Horgan acknowledged Wednesday that his government’s approval of the deferral request comes at a cost to the forestry sector but said the anticipated impact on jobs is "modest in this area."
"Over time there will be costs to moving in this direction but those are going to be dollars well spent," Horgan said. "We’re changing the way we do business on the land and that is hard work."
MORE LOGGING DEFERRALS COMING
Protesters have been blockading logging roads in the Fairy Creek area since August, preventing forestry company Teal-Jones from accessing the watershed. In April, the B.C. Supreme Court granted the company an injunction to have the blockades removed.
Since the RCMP began enforcing the injunction in late May, at least 194 people have been arrested, including more than two dozen arrests since the First Nations announced their deferral plans.
“These are monumental steps,” the premier said of the logging deferrals, noting that more deferral requests will be coming.
“These announcements are transformative for an industry that has been foundational to British Columbia’s success and will be foundational to our future success, but it has to be done a different way,” Horgan said.
“Today I am proud to have deferred these territories at the request of the title-holders and I’m very excited about the deferrals that will be coming later in the summer and all through the implementation of our old-growth plan,” the premier added.
Teal-Jones told CTV News on Monday that it would abide by the First Nations’ deferral request even before the province had accepted it.
"Teal-Jones acknowledges the ancestral territories of all First Nations on which we operate and is committed to reconciliation," the company said.

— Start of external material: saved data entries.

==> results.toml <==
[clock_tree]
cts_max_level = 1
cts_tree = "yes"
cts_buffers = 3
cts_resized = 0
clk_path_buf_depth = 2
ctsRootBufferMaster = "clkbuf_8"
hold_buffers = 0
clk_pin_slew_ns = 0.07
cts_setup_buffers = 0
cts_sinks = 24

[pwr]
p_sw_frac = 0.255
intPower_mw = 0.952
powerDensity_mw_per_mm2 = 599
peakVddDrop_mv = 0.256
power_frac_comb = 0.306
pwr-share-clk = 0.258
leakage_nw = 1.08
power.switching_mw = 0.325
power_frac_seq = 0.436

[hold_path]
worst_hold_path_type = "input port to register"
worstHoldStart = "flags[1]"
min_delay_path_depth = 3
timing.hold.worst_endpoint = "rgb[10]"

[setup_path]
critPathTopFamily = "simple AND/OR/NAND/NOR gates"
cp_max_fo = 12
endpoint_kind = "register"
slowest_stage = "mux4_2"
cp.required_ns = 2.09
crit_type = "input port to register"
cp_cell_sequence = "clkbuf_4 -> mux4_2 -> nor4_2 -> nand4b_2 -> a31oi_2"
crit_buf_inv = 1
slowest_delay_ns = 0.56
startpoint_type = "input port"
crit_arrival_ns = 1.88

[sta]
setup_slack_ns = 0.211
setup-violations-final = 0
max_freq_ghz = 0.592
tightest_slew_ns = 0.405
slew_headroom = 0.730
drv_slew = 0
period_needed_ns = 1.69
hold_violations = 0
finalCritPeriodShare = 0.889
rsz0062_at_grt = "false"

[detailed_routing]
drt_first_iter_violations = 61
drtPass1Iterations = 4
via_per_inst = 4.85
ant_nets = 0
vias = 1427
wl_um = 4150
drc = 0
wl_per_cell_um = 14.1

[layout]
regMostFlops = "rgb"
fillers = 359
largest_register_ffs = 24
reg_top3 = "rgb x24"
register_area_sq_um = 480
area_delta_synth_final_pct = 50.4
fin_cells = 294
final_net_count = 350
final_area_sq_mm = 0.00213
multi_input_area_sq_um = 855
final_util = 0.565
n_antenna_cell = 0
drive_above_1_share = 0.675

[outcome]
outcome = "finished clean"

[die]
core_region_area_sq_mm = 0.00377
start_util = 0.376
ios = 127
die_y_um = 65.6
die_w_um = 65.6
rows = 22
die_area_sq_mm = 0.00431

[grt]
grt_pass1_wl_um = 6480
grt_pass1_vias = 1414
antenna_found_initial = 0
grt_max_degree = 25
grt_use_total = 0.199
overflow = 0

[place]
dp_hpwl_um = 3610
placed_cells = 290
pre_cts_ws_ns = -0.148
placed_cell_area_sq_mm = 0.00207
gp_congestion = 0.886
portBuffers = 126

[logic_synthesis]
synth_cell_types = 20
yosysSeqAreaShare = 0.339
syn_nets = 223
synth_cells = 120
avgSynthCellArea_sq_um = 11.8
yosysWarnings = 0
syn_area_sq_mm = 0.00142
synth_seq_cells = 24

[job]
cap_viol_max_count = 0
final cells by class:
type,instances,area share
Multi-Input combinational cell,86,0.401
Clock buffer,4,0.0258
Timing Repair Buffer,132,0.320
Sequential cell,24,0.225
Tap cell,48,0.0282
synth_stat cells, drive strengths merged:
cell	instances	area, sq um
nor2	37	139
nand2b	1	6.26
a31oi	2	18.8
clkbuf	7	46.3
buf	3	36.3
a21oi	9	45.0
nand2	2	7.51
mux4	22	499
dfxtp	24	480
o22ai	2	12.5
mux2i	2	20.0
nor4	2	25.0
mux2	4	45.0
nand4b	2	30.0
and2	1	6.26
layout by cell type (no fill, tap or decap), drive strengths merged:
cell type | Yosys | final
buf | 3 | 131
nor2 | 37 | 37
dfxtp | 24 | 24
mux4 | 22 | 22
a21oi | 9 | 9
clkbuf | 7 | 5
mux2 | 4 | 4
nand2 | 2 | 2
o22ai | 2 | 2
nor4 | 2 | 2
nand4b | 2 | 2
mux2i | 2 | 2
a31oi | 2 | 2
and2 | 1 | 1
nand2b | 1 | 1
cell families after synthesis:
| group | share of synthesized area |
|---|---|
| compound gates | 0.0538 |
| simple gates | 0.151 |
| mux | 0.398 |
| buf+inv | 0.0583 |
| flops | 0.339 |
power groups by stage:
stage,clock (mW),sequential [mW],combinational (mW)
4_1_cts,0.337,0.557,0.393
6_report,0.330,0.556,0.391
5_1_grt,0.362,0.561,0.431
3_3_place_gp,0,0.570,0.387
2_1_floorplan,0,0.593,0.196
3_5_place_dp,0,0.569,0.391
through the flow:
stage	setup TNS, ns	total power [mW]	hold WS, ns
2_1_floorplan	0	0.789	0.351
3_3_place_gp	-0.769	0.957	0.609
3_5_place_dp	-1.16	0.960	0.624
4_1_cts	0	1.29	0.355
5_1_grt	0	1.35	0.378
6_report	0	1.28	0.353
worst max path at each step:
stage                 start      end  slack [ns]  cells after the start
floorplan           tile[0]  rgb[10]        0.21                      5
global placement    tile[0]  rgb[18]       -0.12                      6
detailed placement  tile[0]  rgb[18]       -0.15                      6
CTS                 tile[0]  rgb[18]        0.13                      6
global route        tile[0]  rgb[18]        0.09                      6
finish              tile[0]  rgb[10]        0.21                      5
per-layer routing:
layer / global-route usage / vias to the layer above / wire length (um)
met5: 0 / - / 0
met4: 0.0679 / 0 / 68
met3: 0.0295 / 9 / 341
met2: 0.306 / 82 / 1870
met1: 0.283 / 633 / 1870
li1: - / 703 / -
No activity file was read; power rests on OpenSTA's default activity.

The deferral prevents not just old-growth logging but all logging activities in the designated old-growth areas. It also prohibits the construction of new logging roads, however some maintenance and deactivation work may continue for safety and environmental reasons.

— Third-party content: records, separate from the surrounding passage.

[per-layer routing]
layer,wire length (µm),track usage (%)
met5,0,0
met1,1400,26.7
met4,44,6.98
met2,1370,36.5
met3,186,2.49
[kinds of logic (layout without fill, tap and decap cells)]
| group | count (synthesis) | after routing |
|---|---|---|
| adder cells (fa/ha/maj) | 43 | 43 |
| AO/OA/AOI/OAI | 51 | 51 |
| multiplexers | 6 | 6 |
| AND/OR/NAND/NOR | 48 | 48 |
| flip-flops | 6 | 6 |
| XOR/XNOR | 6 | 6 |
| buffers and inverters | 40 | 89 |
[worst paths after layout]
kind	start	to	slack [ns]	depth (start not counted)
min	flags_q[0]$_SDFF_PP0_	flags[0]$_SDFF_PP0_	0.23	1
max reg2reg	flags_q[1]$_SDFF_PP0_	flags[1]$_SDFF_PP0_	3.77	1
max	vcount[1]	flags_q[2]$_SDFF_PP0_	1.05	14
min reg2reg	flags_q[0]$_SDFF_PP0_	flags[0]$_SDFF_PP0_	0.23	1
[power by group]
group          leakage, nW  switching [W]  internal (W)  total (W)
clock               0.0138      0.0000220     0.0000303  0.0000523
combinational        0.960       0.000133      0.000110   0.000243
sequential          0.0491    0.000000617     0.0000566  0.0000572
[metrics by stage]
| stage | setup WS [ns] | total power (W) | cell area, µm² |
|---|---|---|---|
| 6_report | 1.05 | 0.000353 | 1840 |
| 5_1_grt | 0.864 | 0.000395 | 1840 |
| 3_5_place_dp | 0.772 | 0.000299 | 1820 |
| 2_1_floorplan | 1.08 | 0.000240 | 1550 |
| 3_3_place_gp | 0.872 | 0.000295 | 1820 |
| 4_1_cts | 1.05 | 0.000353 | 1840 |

The First Nations say forestry operations in other parts of their territories will continue without disruption and they are asking protesters not to interfere with these approved operations.
"Today, we welcome the decision by the Government of British Columbia to approve the request made by our three nations," the Huu-ay-aht, Ditidaht, and Pacheedaht said in a joint statement following the premier's announcement.
"We expect everyone to allow forestry operations approved by our nations and the Government of British Columbia in other parts of our territories to continue without interruption," the nations added.